Exercise requirements: What lines in this listing contain the string "global"? Report each one by copying it.
Start of Block
--- config.mk ---
export PLATFORM = sky130hd
export DESIGN_NAME = executeStage
export DESIGN_NICKNAME = d
export VERILOG_FILES = /design/src/design/cpuPkg.sv /design/src/design/executeStage.sv
export VERILOG_INCLUDE_DIRS = /design/src /design/src/include
export SDC_FILE = /design/constraint.sdc
export NUM_CORES = 1
export LEC_CHECK = 0
export CAP_MARGIN = 20
export CORE_UTILIZATION = 35
export DETAILED_ROUTE_END_ITERATION = 10
export DONT_BUFFER_PORTS = 1
export SYNTH_ARGS = -nofsm -noshare
export SYNTH_HDL_FRONTEND = slang
export SYNTH_SLANG_ARGS = --single-unit
export TNS_END_PERCENT = 5
--- constraint.sdc ---
create_clock -name clk -period 15.8 [get_ports clk]
set_input_delay 0.79 -clock clk [delete_from_list [all_inputs] [get_ports clk]]
set_output_delay 0.79 -clock clk [all_outputs]
set_load 0.005 [all_outputs]
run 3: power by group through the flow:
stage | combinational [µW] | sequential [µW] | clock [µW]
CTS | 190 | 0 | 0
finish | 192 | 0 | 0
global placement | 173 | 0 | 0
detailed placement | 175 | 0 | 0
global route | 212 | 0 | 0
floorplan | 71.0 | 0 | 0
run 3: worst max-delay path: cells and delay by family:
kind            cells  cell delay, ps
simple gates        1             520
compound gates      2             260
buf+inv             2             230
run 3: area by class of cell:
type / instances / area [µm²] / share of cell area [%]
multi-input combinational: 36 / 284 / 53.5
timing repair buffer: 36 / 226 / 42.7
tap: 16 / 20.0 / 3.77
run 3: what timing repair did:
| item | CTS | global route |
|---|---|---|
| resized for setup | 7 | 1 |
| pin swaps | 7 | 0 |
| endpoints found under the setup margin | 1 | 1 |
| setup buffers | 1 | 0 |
End of Block
Problem solution:
global placement | 173 | 0 | 0
global route | 212 | 0 | 0
| item | CTS | global route |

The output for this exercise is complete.